State of New Jersey v. Jeremy Arrington

CourtNew Jersey Superior Court Appellate Division
DecidedDecember 20, 2024
DocketA-2662-21
StatusPublished

This text of State of New Jersey v. Jeremy Arrington (State of New Jersey v. Jeremy Arrington) is published on Counsel Stack Legal Research, covering New Jersey Superior Court Appellate Division primary law. Counsel Stack provides free access to over 12 million legal documents including statutes, case law, regulations, and constitutions.

Bluebook
State of New Jersey v. Jeremy Arrington, (N.J. Ct. App. 2024).

Opinion

NOT FOR PUBLICATION WITHOUT THE APPROVAL OF THE APPELLATE DIVISION

SUPERIOR COURT OF NEW JERSEY APPELLATE DIVISION DOCKET NO. A-2662-21

STATE OF NEW JERSEY, APPROVED FOR PUBLICATION Plaintiff-Respondent, AS REDACTED

v. December 20, 2024

APPELLATE DIVISION JEREMY ARRINGTON,

Defendant-Appellant. _______________________

Argued October 8, 2024 – Decided December 20, 2024

Before Judges Sabatino, Berdote Byrne, and Jacobs.

On appeal from the Superior Court of New Jersey, Law Division, Essex County, Indictment Nos. 16-03-0689 and 17-05-1346.

Margaret McLane, Assistant Deputy Public Defender, argued the cause for appellant (Jennifer Nicole Sellitti, Public Defender, attorney; Margaret McLane, of counsel and on the briefs).

Frank J. Ducoat, Assistant Prosecutor, argued the cause for respondent (Theodore N. Stephens II, Essex County Prosecutor, attorney; Frank J. Ducoat, of counsel and on the brief).

Appellant filed a pro se supplemental brief.

The opinion of the court was delivered by SABATINO, P.J.A.D.

In adopting the present Criminal Code in 1978, our Legislature delineated

the insanity defense to criminal charges using the following words:

A person is not criminally responsible for conduct if at the time of such conduct he was laboring under such a defect of reason, from disease of the mind as not to know the nature and quality of the act he was doing, or if he did know it, that he did not know what he was doing was wrong.

[N.J.S.A. 2C:4-1 (emphasis added).]

As expressed in these terms, the insanity statute codifies the common-law

"M'Naghten" test dating back to nineteenth-century English law.
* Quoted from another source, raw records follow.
--- config.mk ---
export PLATFORM = sky130hd
export DESIGN_NAME = modbus_rtu_request_framer
export DESIGN_NICKNAME = d
export VERILOG_FILES = /design/src/design/mrf_pkg.sv /design/src/design/modbus_rtu_request_framer.sv /design/src/design/mrf_crc_pipe.sv /design/src/design/mrf_tx_shift.sv
export SDC_FILE = /design/constraint.sdc
export NUM_CORES = 1
export LEC_CHECK = 0
export BUFFER_PORTS_ARGS = -buffer_cell sky130_fd_sc_hd__buf_2
export CAP_MARGIN = 20
export CORE_MARGIN = 8
export CORE_UTILIZATION = 35
export CTS_CLUSTER_DIAMETER = 120
export CTS_CLUSTER_SIZE = 20
export DETAILED_ROUTE_END_ITERATION = 6
export SLEW_MARGIN = 20
export SYNTH_ARGS = -nofsm -noshare
export SYNTH_HDL_FRONTEND = slang
export SYNTH_SLANG_ARGS = --single-unit
--- constraint.sdc ---
create_clock -name clock -period 8.35 [get_ports clock]
set_clock_uncertainty 0.1 [all_clocks]
set_input_delay 0.835 -clock clock [delete_from_list [all_inputs] [get_ports clock]]
set_output_delay 0.835 -clock clock [all_outputs]
set_load 0.02 [all_outputs]
--- src/design/mrf_pkg.sv ---
// shared types, constants and crc table for the modbus rtu request framer
// no dependencies; used by mrf_crc_pipe, mrf_tx_shift and the top level

package mrf_pkg;

   // request payload layout on req_tdata, lowest bit first
   localparam int REQ_DATA_W  = 72;
   localparam int SLAVE_LSB   = 0;
   localparam int ADDR_LSB    = 8;
   localparam int VALUE_LSB   = 24;
   localparam int DIR_LSB     = 40;
   localparam int ACCEL_LSB   = 41;
   localparam int RPM_LSB     = 49;

   // frame geometry
   localparam int BODY_MAX        = 11;
   localparam int FRAME_MAX       = 13;
   localparam int SINGLE_BODY_LEN = 6;
   localparam int RUN_BODY_LEN    = 11;
   localparam int BYTES_PER_STAGE = 2;
   localparam int NUM_STAGES      = (BODY_MAX + BYTES_PER_STAGE - 1) / BYTES_PER_STAGE;
   localparam logic [3:0] SINGLE_FRAME_LEN = 4'd8;
   localparam logic [3:0] RUN_FRAME_LEN    = 4'd13;

   // command codes carried on tuser
   typedef enum logic {
      CMD_WRITE_SINGLE = 1'b0,
      CMD_SPEED_RUN    = 1'b1
   } cmd_type;

   // modbus frame constants
   localparam logic [7:0] FUNC_WRITE_SINGLE = 8'h06;
   localparam logic [7:0] FUNC_WRITE_MULTI  = 8'h10;
   localparam logic [7:0] RUN_START_HI      = 8'h00;
   localparam logic [7:0] RUN_START_LO      = 8'hF6;
   localparam logic [7:0] RUN_QTY_HI        = 8'h00;
   localparam logic [7:0] RUN_QTY_LO        = 8'h02;
   localparam logic [7:0] RUN_BYTE_COUNT    = 8'h04;
   localparam logic [7:0] DIR_CW_BYTE       = 8'h01;
   localparam logic [7:0] DIR_CCW_BYTE      = 8'h00;
   localparam logic [15:0] CRC_INIT         = 16'hFFFF;
   localparam logic [15:0] CRC_POLY         = 16'hA001;

   // frame body with running crc, travels through the crc stages
   typedef struct packed {
      logic                     run;
      logic [BODY_MAX-1:0][7:0] body;
      logic [15:0]              crc;
   } frame_type;

   typedef logic [15:0] crc_table_type [256];

   // byte-wise crc table, built at elaboration
   function automatic crc_table_type gen_crc_table();
      crc_table_type t;
      logic [15:0]   c;
      for (int i = 0; i < 256; i++) begin
         c = 16'(i);
         for (int b = 0; b < 8; b++) begin
            c = c[0] ? ((c >> 1) ^ CRC_POLY) : (c >> 1);
         end
         t[i] = c;
      end
      return t;
   endfunction

   localparam crc_table_type CRC_TABLE = gen_crc_table();

   // absorb one byte into the crc
   function automatic logic [15:0] crc_byte(input logic [15:0] crc, input logic [7:0] b);
      logic [7:0] idx;
      idx = crc[7:0] ^ b;
      return {8'h00, crc[15:8]} ^ CRC_TABLE[idx];
   endfunction

endpackage

--- src/design/modbus_rtu_request_framer.sv ---
// modbus rtu request framer: request in, framed bytes with crc-16 out
// a request passes through the crc stages and the serializer register before its first
// byte is valid; output is one byte per cycle while rsp_tready is high, 8 bytes per
// write-single frame and 13 per speed-run frame; six crc stages buffer requests
// reset: synchronous active high, empties the crc stages and the serializer
// depends on mrf_pkg, mrf_crc_pipe, mrf_tx_shift

module modbus_rtu_request_framer (
   input  logic                           clock,
   input  logic                           reset,
   input  logic                           req_tvalid,
   output logic                           req_tready,
   // slave[7:0], reg_addr[23:8], reg_value[39:24], dir_cw[40], accel[48:41],
   // rpm[64:49], zero fill [71:65]
   input  logic [mrf_pkg::REQ_DATA_W-1:0] req_tdata,
   // cmd[0]
   input  logic                           req_tuser,
   output logic                           rsp_tvalid,
   input  logic                           rsp_tready,
   // tx_byte[7:0]
   output logic [7:0]                     rsp_tdata,
   output logic                           rsp_tlast
);
   import mrf_pkg::*;

   logic      frame_valid;
   logic      frame_ready;
   frame_type frame;

   // frame assembly and crc stages
   mrf_crc_pipe u_crc_pipe (
      .clock       (clock),
      .reset       (reset),
      .req_valid   (req_tvalid),
      .req_ready   (req_tready),
      .req_cmd     (req_tuser),
      .req_data    (req_tdata),
      .frame_valid (frame_valid),
      .frame_ready (frame_ready),
      .frame       (frame)
   );

   // byte serializer
   mrf_tx_shift u_tx_shift (
      .clock       (clock),
      .reset       (reset),
      .frame_valid (frame_valid),
      .frame_ready (frame_ready),
      .frame       (frame),
      .out_valid   (rsp_tvalid),
      .out_ready   (rsp_tready),
      .out_byte    (rsp_tdata),
      .out_last    (rsp_tlast)
   );

   // a frame does not end before its last byte
   a_frame_continues : assert property (@(posedge clock) disable iff (reset)
      rsp_tvalid && rsp_tready && !rsp_tlast |=> rsp_tvalid)
      else $error("frame ended without last byte");

   // a loaded frame shows up on the output
   a_load_visible : assert property (@(posedge clock) disable iff (reset)
      frame_valid && frame_ready |=> rsp_tvalid)
      else $error("loaded frame not presented");

   // an idle serializer always takes a frame
   a_idle_accepts : assert property (@(posedge clock) disable iff (reset)
      !rsp_tvalid |-> frame_ready)
      else $error("idle serializer refused a frame");

endmodule

--- src/design/mrf_crc_pipe.sv ---
// frame assembly and pipelined crc-16 over the frame body, up to two bytes per stage
// depends on mrf_pkg

module mrf_crc_pipe (
   input  logic                          clock,
   input  logic                          reset,
   input  logic                          req_valid,
   output logic                          req_ready,
   input  logic                          req_cmd,
   input  logic [mrf_pkg::REQ_DATA_W-1:0] req_data,
   output logic                          frame_valid,
   input  logic                          frame_ready,
   output mrf_pkg::frame_type            frame
);
   import mrf_pkg::*;

   frame_type                 built;
   frame_type                 stage_ff [NUM_STAGES];
   frame_type                 stage_in [NUM_STAGES];
   logic [NUM_STAGES-1:0]     valid_ff;
   logic [NUM_STAGES:0]       ready;

   // assemble the frame body from the request
   always_comb begin
      built     = '0;
      built.crc = CRC_INIT;
      built.body[0] = req_data[SLAVE_LSB +: 8];
      if (cmd_type'(req_cmd) == CMD_SPEED_RUN) begin
         built.run      = 1'b1;
         built.body[1]  = FUNC_WRITE_MULTI;
         built.body[2]  = RUN_START_HI;
         built.body[3]  = RUN_START_LO;
         built.body[4]  = RUN_QTY_HI;
         built.body[5]  = RUN_QTY_LO;
         built.body[6]  = RUN_BYTE_COUNT;
         built.body[7]  = req_data[DIR_LSB] ? DIR_CW_BYTE : DIR_CCW_BYTE;
         built.body[8]  = req_data[ACCEL_LSB +: 8];
         built.body[9]  = req_data[RPM_LSB + 8 +: 8];
         built.body[10] = req_data[RPM_LSB +: 8];
      end else begin
         built.run     = 1'b0;
         built.body[1] = FUNC_WRITE_SINGLE;
         built.body[2] = req_data[ADDR_LSB + 8 +: 8];
         built.body[3] = req_data[ADDR_LSB +: 8];
         built.body[4] = req_data[VALUE_LSB + 8 +: 8];
         built.body[5] = req_data[VALUE_LSB +: 8];
      end
   end

   // stall chain: a stage loads when empty or when its successor loads
   assign ready[NUM_STAGES] = frame_ready;
   assign req_ready         = ready[0];

   for (genvar s = 0; s < NUM_STAGES; s++) begin : g_stage
      frame_type src;
      logic      src_valid;

      if (s == 0) begin : g_first
         assign src       = built;
         assign src_valid = req_valid;
      end else begin : g_next
         assign src       = stage_ff[s-1];
         assign src_valid = valid_ff[s-1];
      end

      assign ready[s] = !valid_ff[s] || ready[s+1];

      // absorb this stage's body bytes that lie inside the frame
      always_comb begin
         stage_in[s] = src;
         for (int j = 0; j < BYTES_PER_STAGE; j++) begin
            if (s * BYTES_PER_STAGE + j < SINGLE_BODY_LEN) begin
               stage_in[s].crc = crc_byte(stage_in[s].crc,
                                          src.body[s * BYTES_PER_STAGE + j]);
            end else if (s * BYTES_PER_STAGE + j < RUN_BODY_LEN) begin
               if (src.run) begin
                  stage_in[s].crc = crc_byte(stage_in[s].crc,
                                             src.body[s * BYTES_PER_STAGE + j]);
               end
            end
         end
      end

      always_ff @(posedge clock) begin
         if (reset) begin
            valid_ff[s] <= 1'b0;
         end else if (ready[s]) begin
            valid_ff[s] <= src_valid;
         end
      end

      always_ff @(posedge clock) begin
         if (ready[s] && src_valid) begin
            stage_ff[s] <= stage_in[s];
         end
      end
   end

   assign frame_valid = valid_ff[NUM_STAGES-1];
   assign frame       = stage_ff[NUM_STAGES-1];

endmodule

--- src/design/mrf_tx_shift.sv ---
// byte serializer: loads a finished frame and shifts it out one byte per cycle while out_ready is high
// depends on mrf_pkg

module mrf_tx_shift (
   input  logic               clock,
   input  logic               reset,
   input  logic               frame_valid,
   output logic               frame_ready,
   input  mrf_pkg::frame_type frame,
   output logic               out_valid,
   input  logic               out_ready,
   output logic [7:0]         out_byte,
   output logic               out_last
);
   import mrf_pkg::*;

   logic [FRAME_MAX-1:0][7:0] shift_ff;
   logic [FRAME_MAX-1:0][7:0] shift_in;
   logic [3:0]                count_ff;
   logic [3:0]                count_in;
   logic [FRAME_MAX-1:0][7:0] load_bytes;
   logic                      take;
   logic                      load;

   assign out_valid = count_ff != 4'd0;
   assign out_last  = count_ff == 4'd1;
   assign out_byte  = shift_ff[0];
   assign take      = out_valid && out_ready;

   // the next frame enters as the last byte of the current one leaves
   assign frame_ready = !out_valid || (out_last && take);
   assign load        = frame_ready && frame_valid;

   // body followed by crc, low byte first
   always_comb begin
      load_bytes = '0;
      if (frame.run) begin
         for (int i = 0; i < RUN_BODY_LEN; i++) begin
            load_bytes[i] = frame.body[i];
         end
         load_bytes[RUN_BODY_LEN]     = frame.crc[7:0];
         load_bytes[RUN_BODY_LEN + 1] = frame.crc[15:8];
      end else begin
         for (int i = 0; i < SINGLE_BODY_LEN; i++) begin
            load_bytes[i] = frame.body[i];
         end
         load_bytes[SINGLE_BODY_LEN]     = frame.crc[7:0];
         load_bytes[SINGLE_BODY_LEN + 1] = frame.crc[15:8];
      end
   end

   // next shift contents and byte count
   always_comb begin
      shift_in = shift_ff;
      count_in = count_ff;
      if (load) begin
         shift_in = load_bytes;
         count_in = frame.run ? RUN_FRAME_LEN : SINGLE_FRAME_LEN;
      end else if (take) begin
         shift_in = {8'h00, shift_ff[FRAME_MAX-1:1]};
         count_in = count_ff - 4'd1;
      end
   end

   always_ff @(posedge clock) begin
      if (reset) begin
         count_ff <= 4'd0;
      end else begin
         count_ff <= count_in;
      end
   end

   always_ff @(posedge clock) begin
      shift_ff <= shift_in;
   end

endmodule

* After elaboration in Yosys (flattened, before gate mapping)
Memories as Yosys holds them, arrays and structs flattened. Cells that the tools add are included.
Word-level totals: register bits after elaboration 114, latch bits 0, memory bits (writable) 630, memory bits (read-only) 45056, input port bits 77, output and inout port bits 11, logic and storage cells 153, memories 12
Operators by class: add/subtract/negate cells 1, multiply operators 0, divide/modulo/power cells 0, magnitude comparators 11, equal/unequal tests 1, shift operators 0, multiplexer cells 50, bitwise logic cells 33, reductions and logical operators 25
Memories:
- (name not given) | words 256, width 16, rd ports 1, clocked after memory_dff 0, write ports 0, line mrf_pkg.sv:73 | return {8'h00, crc[15:8]} ^ CRC_TABLE[idx];
- (name not given) | words 256, width 16, rd ports 1, clocked after memory_dff 0, write ports 0, line mrf_pkg.sv:73
- (name not given) | words 256, width 16, rd ports 1, clocked after memory_dff 0, write ports 0, line mrf_pkg.sv:73
- (name not given) | words 256, width 16, rd ports 1, clocked after memory_dff 0, write ports 0, line mrf_pkg.sv:73
- (name not given) | words 256, width 16, rd ports 1, clocked after memory_dff 0, write ports 0, line mrf_pkg.sv:73
- (name not given) | words 256, width 16, rd ports 1, clocked after memory_dff 0, write ports 0, line mrf_pkg.sv:73
- 6 more memories
Operator list (count):
- $mux W16 | 27
- $mux W104 | 2
- $xor A8 B16 Y16 | 10
- $mux W40 | 3
- $ge A9 B9 Y1 const B | 11
- $not A8 Y9 | 11
- $xor A8 B8 Y8 | 10
- $mux W64 | 1
- $not A8 Y8 | 2
- $mux W1 | 14
- $logic_and A1 B1 Y1 | 9
- $mux W4 | 2
- $logic_not A1 Y1 | 7
- $logic_or A1 B1 Y1 | 7
- $eq A4 B1 Y1 const B | 1
- $reduce_bool A4 Y1 | 1
- $sub A4 B1 Y4 const B | 1
- $mux W3 | 1
- $reduce_bool A2 Y1 | 1

* Longest topological paths before layout
An unclocked memory read counts as a cell.
depth after elaboration 15, depth in mapped cells 9, depth with buffers taken out 8

* Modules after synthesis
From an unflattened synthesis, not the netlist that was laid out.
Unflattened totals: cell total of the unflattened synthesis 1408, area total of the unflattened synthesis 23279.8 um^2
Modules (own cells, without submodules):
- mrf_crc_pipe | instances 1, cells each 937, area each 18351.4 um^2, seq. area each 14984.4 um^2
- mrf_tx_shift | instances 1, cells each 471, area each 4928.5 um^2, seq. area each 3203.1 um^2

* Worst setup path after synthesis
OpenSTA, ideal clock, no wires.
path type in2reg, from in rsp_tready, to mem u_crc_pipe.stage_ff[2][0] in the netlist's numbering (enable), setup time 651 ps, arrival time 7462 ps, required time 7599 ps, path slack 136 ps, stages on the path 5, path buffers 0, path through a21oi_1 -> o31ai_1 -> or2_2 -> nor2_1 -> a21boi_0
RTL lines:
- from (decl) | line modbus_rtu_request_framer.sv:19 | input logic rsp_tready,
- to (decl) | line mrf_crc_pipe.sv:18 | frame_type stage_ff [NUM_STAGES];

* Worst setup path in the final report
from reg u_tx_shift.count_ff[0], to out req_tready
Between the ends: word-level cells in the longest chain between the ends 10, elaborated cells on any way between the ends 12, those cells by class eq/ne: 1; reduce/logical: 11
RTL lines:
- from (decl) | line mrf_tx_shift.sv:19 | logic [3:0] count_ff;
- from (signal assigned) | line mrf_tx_shift.sv:69 | count_ff <= count_in;
- $reduce_bool A4 Y1 | line mrf_tx_shift.sv:25 | assign out_valid = count_ff != 4'd0;
- $logic_and A1 B1 Y1 | line mrf_tx_shift.sv:28 | assign take = out_valid && out_ready;
- $logic_and A1 B1 Y1 | line mrf_tx_shift.sv:31 | assign frame_ready = !out_valid || (out_last && take);
- $logic_or A1 B1 Y1 (*) | line mrf_tx_shift.sv:31
- $logic_or A1 B1 Y1 (*) (6 in series) | line mrf_crc_pipe.sv:66 | assign ready[s] = !valid_ff[s] || ready[s+1];
- to (decl) | line modbus_rtu_request_framer.sv:12 | output logic req_tready,
Mark *: on every way between the ends. The rest lies on a longest branch, timed or not.

==> flow_metrics.py <==
metrics = {
    "floorplanning": {
        "coreArea_um2": 64300,
        "std_cell_rows": 93,
        "fp.dieW_um": 271,
        "initial_core_util_pct": 35.3,
        "dieArea_um2": 73300,
        "boundaryPins": 88,
        "die-height_um": 271,
    },
    "routing": {
        "vias": 9922,
        "drc": 0,
        "drtAntennaViolNets": 0,
        "viasPerCell": 4.32,
        "post_drt_wl_per_cell_um": 15.6,
        "dr.pass1.iters": 5,
        "drt_iter0_markers": 619,
        "wl_um": 35900,
    },
    "critical_path": {
        "worstPathArrival_ns": 3.26,
        "crit_cells": 8,
        "crit_type": "reg -> out",
        "cp_max_fo": 7,
        "crit_required_ns": 7.41,
        "r2r_slack_ns": 4.80,
        "critPathSlowestCell": "nor2_1",
        "critPathLaunchType": "flip-flop",
        "cp_top_family": "simple AND/OR/NAND/NOR gates",
        "path_cells": "inv_1 > ha_1 > a21oi_1 > o31ai_1 > or2_2 > nor2_1 > nand4_1 > buf_2",
        "max_stage_delay_ns": 0.66,
        "crit_buf_inv": 2,
        "reg2reg_from": "u_tx_shift.count_ff[0]$_SDFFE_PP0P_",
        "reg2reg_depth": 9,
        "r2r_end": "u_crc_pipe.stage_ff[0][93]$_SDFFCE_PN0P_",
        "end_kind": "output port",
    },
    "yosys": {
        "ys_types": 33,
        "netlist_area_um2": 22700,
        "synth-seq-cells": 609,
        "ys_warn_count": 0,
        "yosysSeqAreaShare_pct": 80.1,
        "avgSynthCellArea_um2": 16.8,
        "synth-edff-count": 599,
        "syn_inst": 1349,
        "synthArstFlopShare_pct": 0,
        "syn_nets": 1432,
        "synthFlopType": "edfxtp_1",
    },
    "place": {
        "place_hpwl_um": 23100,
        "gp_congestion": 0.796,
        "io_buffers": 80,
        "postPlaceCellArea_um2": 24100,
    },
    "sta": {
        "setup_viol": 0,
        "report.final.slew_viol_count": 0,
        "min_period_ns": 4.19,
        "max_freq_mhz": 238,
        "hold_violations": 0,
        "slew_headroom_pct": 33.5,
        "worstMarginPinSlew_ns": 0.997,
        "rsz0062_at_grt": "no",
        "finalSetupTns_ns": 0,
        "post-route-period-util_pct": 50.2,
    },
    "cts": {
        "cts_made_buffers": 36,
        "postCtsResizedCells": 0,
        "hold_buffers": 0,
        "cts_setup_buffers": 0,
        "clk_pin_slew_worst_paths_ns": 0.08,
        "cts_tree": "yes",
        "root_buffer": "clkbuf_16",
        "htreeDepth": 2,
        "clockBufferDepth": 3,
        "clock-sinks": 609,
        "clock_latency_ns": 0.55,
    },
    "finish": {
        "fin_util_pct": 39.1,
        "n_antenna_cell": 0,
        "fillers": 5825,
        "area_delta_synth_final_pct": 10.6,
        "final_net_count": 1509,
        "layout_common_cells": "599 x edfxtp_1, 230 x nand2_1, 147 x xnor2_1",
        "postLayoutCellArea_um2": 25100,
        "final_common_cell": "edfxtp_1",
        "drive_gt1_share_pct": 11.9,
    },
    "global_routing": {
        "top_usage_layer": "met2",
        "grt_usage_pct": 9.54,
        "gr-usage-met3_pct": 1.27,
        "grt_pass1_wl_um": 56800,
        "grt_antenna_before_repair": 1,
        "grt_pass1_vias": 10000,
        "use_met1_pct": 12.4,
        "overflow": 0,
        "grt_max_degree": 100,
        "globalRouteMet2Util_pct": 16.5,
    },
    "power_and_ir_drop": {
        "finalPower_w": 0.00694,
        "leakage_nw": 8.45,
        "power_density_nw_per_um2": 276,
        "ir_worst_vdd_mv": 0.131,
    },
    "worst_hold_path": {
        "hp-class": "reg -> reg",
        "hold-path-endpoint": "u_crc_pipe.stage_ff[2][43]$_DFFE_PP_",
        "hp-start": "u_crc_pipe.stage_ff[1][43]$_DFFE_PP_",
        "min_path_cells": 0,
    },
    "status": {
        "outcome": "completed",
    },
    "job": {
        "maxCapViolCount": 0,
    },
}
-- power breakdown --
part,switching [W],internal [W],total (W),leakage [nW]
combinational,0.000650,0.000500,0.00115,2.35
clock,0.000909,0.000808,0.00172,0.480
sequential,0.000145,0.00392,0.00407,5.62
total,0.00170,0.00523,0.00694,8.45
-- metal layers --
| metal | routed length, µm | vias up | part of all wire (%) |
|---|---|---|---|
| li1 | - | 4928 | - |
| met5 | 20 | - | 0.056 |
| met2 | 17600 | 115 | 49 |
| met3 | 935 | 55 | 2.6 |
| met1 | 16600 | 4822 | 46 |
| met4 | 787 | 2 | 2.2 |
-- flip-flops by register name, indices dropped and copies added (netlist names) --
name                          count
u_crc_pipe.stage_ff             495
u_tx_shift.out_byte               8
u_crc_pipe.g_stage.src_valid      5
u_tx_shift.shift_ff              96
u_tx_shift.count_ff               4
u_crc_pipe.frame_valid            1
-- cell families after synthesis --
logic type | after synthesis | share of synthesized area, %
mux | 29 | 1.39
xor+xnor | 199 | 8.05
buf+inv | 66 | 1.29
compound gates | 43 | 1.00
simple gates | 397 | 7.88
fa+ha+maj | 6 | 0.330
flops | 609 | 80.1
-- per-stage QoR --
stage | hold WS [ns] | instances | setup WS, ns
floorplan | 0.300 | 1349 | 0.136
global placement | 0.302 | 2241 | 4.56
detailed placement | 0.305 | 2241 | 4.51
CTS | 0.311 | 2295 | 4.15
global route | 0.317 | 2297 | 3.96
finish | 0.308 | 2297 | 4.16
-- cell type report --
cell class / count / area [µm²] / area share [%]
Clock inverter: 3 / 41.3 / 0.164
Inverter: 13 / 51.3 / 0.204
Tap cell: 855 / 1070 / 4.26
Sequential cell: 609 / 18200 / 72.4
Timing Repair Buffer: 92 / 542 / 2.16
Multi-Input combinational cell: 674 / 4280 / 17.0
Clock buffer: 51 / 957 / 3.81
The

Legislature has not revised this definition of insanity since Title 2C's enactment

nearly fifty years ago.

The primary legal issue in this appeal is whether criminal defendants in

New Jersey invoking N.J.S.A. 2C:4-1 are permitted to testify at trial about their

own allegedly insane mental state without accompanying expert testimony from

a qualified mental health professional. We concur with the trial court that such

lay testimony by a defendant, untethered to admissible expert opinion

substantiating the defendant's "disease of the mind," is inadmissible under our

Rules of Evidence and insufficient to advance an insanity defense under

N.J.S.A. 2C:4-1. This conclusion is supported by the history and text of the

A-2662-21 2 statute. It is also consistent with the case law of most of the states that have

addressed the issue under the M'Naghten test.

Although policy arguments can be made and have been made to revise the

criteria of N.J.S.A. 2C:4-1 and replace the traditional M'Naghten test with

modern concepts of mental disorders, the Legislature has not done so. Nor has

our Supreme Court invalidated the statute as unconstitutional or construed the

law to allow lay testimony to suffice to establish a defendant's insanity.
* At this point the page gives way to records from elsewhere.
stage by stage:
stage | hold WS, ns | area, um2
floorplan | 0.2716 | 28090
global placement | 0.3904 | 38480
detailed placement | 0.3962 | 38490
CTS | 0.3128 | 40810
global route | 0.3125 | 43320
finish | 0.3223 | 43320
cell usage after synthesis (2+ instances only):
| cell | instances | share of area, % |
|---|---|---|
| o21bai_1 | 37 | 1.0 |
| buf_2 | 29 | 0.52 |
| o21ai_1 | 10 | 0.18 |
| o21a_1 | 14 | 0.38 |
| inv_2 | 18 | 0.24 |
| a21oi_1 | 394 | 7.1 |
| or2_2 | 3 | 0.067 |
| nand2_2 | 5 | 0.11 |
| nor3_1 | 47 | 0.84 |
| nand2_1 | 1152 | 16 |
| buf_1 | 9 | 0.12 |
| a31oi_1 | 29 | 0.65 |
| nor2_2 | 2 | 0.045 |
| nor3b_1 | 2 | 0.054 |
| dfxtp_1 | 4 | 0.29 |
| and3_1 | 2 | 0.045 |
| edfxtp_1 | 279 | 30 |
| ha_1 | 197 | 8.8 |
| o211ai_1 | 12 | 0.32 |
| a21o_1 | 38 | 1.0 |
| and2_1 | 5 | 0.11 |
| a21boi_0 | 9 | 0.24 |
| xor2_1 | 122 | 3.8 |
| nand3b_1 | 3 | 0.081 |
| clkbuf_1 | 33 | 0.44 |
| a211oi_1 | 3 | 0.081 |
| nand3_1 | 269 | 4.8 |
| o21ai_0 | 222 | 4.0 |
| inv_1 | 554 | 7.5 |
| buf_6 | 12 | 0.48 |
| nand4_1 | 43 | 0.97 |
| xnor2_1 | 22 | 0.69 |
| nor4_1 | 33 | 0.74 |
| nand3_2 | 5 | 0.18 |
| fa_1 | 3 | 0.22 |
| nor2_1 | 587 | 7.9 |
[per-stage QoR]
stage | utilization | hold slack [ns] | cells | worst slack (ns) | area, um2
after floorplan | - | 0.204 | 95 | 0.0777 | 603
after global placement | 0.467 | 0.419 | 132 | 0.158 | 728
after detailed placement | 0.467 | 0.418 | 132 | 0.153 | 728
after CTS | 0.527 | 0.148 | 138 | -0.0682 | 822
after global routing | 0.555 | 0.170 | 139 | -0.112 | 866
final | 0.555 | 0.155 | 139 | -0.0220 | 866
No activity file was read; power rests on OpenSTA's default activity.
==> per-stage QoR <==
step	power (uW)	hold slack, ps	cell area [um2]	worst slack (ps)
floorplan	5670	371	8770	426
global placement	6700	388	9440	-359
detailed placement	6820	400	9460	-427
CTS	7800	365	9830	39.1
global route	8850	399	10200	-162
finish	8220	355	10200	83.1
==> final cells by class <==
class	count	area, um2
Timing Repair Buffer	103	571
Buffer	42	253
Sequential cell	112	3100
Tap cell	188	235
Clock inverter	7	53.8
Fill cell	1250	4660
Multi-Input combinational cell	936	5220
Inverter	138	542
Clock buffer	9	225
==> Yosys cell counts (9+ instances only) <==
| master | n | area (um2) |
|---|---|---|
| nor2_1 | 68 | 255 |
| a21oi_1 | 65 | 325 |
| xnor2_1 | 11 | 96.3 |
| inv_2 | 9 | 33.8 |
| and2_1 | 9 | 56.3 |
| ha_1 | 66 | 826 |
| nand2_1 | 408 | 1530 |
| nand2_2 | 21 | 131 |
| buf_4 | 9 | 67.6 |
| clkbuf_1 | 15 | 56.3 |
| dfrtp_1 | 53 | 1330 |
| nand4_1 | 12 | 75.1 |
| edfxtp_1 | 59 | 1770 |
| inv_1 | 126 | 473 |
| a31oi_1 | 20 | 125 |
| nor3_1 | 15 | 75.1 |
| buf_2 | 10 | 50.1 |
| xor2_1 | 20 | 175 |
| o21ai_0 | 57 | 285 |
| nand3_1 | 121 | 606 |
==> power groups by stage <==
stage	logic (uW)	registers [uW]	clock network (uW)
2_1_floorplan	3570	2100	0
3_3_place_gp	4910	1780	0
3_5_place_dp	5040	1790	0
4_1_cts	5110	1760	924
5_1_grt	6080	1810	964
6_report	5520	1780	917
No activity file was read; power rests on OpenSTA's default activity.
### config.mk
export PLATFORM = sky130hd
export DESIGN_NAME = a2p_horner_cell
export DESIGN_NICKNAME = d
export VERILOG_FILES = /design/src/rtl/core/a2p_pkg.sv /design/src/rtl/core/a2p_horner_cell.sv
export SDC_FILE = /design/constraint.sdc
export NUM_CORES = 1
export LEC_CHECK = 0
export BUFFER_PORTS_ARGS = -buffer_cell sky130_fd_sc_hd__buf_2
export CORE_MARGIN = 3
export CORE_UTILIZATION = 63
export DETAILED_ROUTE_END_ITERATION = 8
export GPL_ROUTABILITY_DRIVEN = 1
export PLACE_DENSITY = 0.84
export SLEW_MARGIN = 30
export SYNTH_ARGS = -nofsm -noshare
export SYNTH_HDL_FRONTEND = slang
export SYNTH_SLANG_ARGS = --single-unit
export TNS_END_PERCENT = 1
### constraint.sdc
create_clock -name i_clk -period 11.7 [get_ports i_clk]
set_input_delay 0.585 -clock i_clk [delete_from_list [all_inputs] [get_ports i_clk]]
set_output_delay 0.585 -clock i_clk [all_outputs]
set_load 0.01 [all_outputs]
Consequently, we hold that defendants must have expert opinion testimony to

meet their burden of proving the defense of insanity. We affirm the trial court's

ruling that disallowed defendant in this case from testifying about his alleged

insane state of mind without calling such an expert.

In the unpublished portion of this opinion, we reject defendant's other

arguments for reversal of his convictions of multiple murders and other serious

crimes, but remand for resentencing.

I.

The factual background of this case is gruesome and need not be recounted

in detail here. Defendant Jeremy Arrington appeals from multiple convictions

that stem from a November 5, 2016 incident in which he broke into a Newark

apartment after seeing a Facebook post that made negative comments about him.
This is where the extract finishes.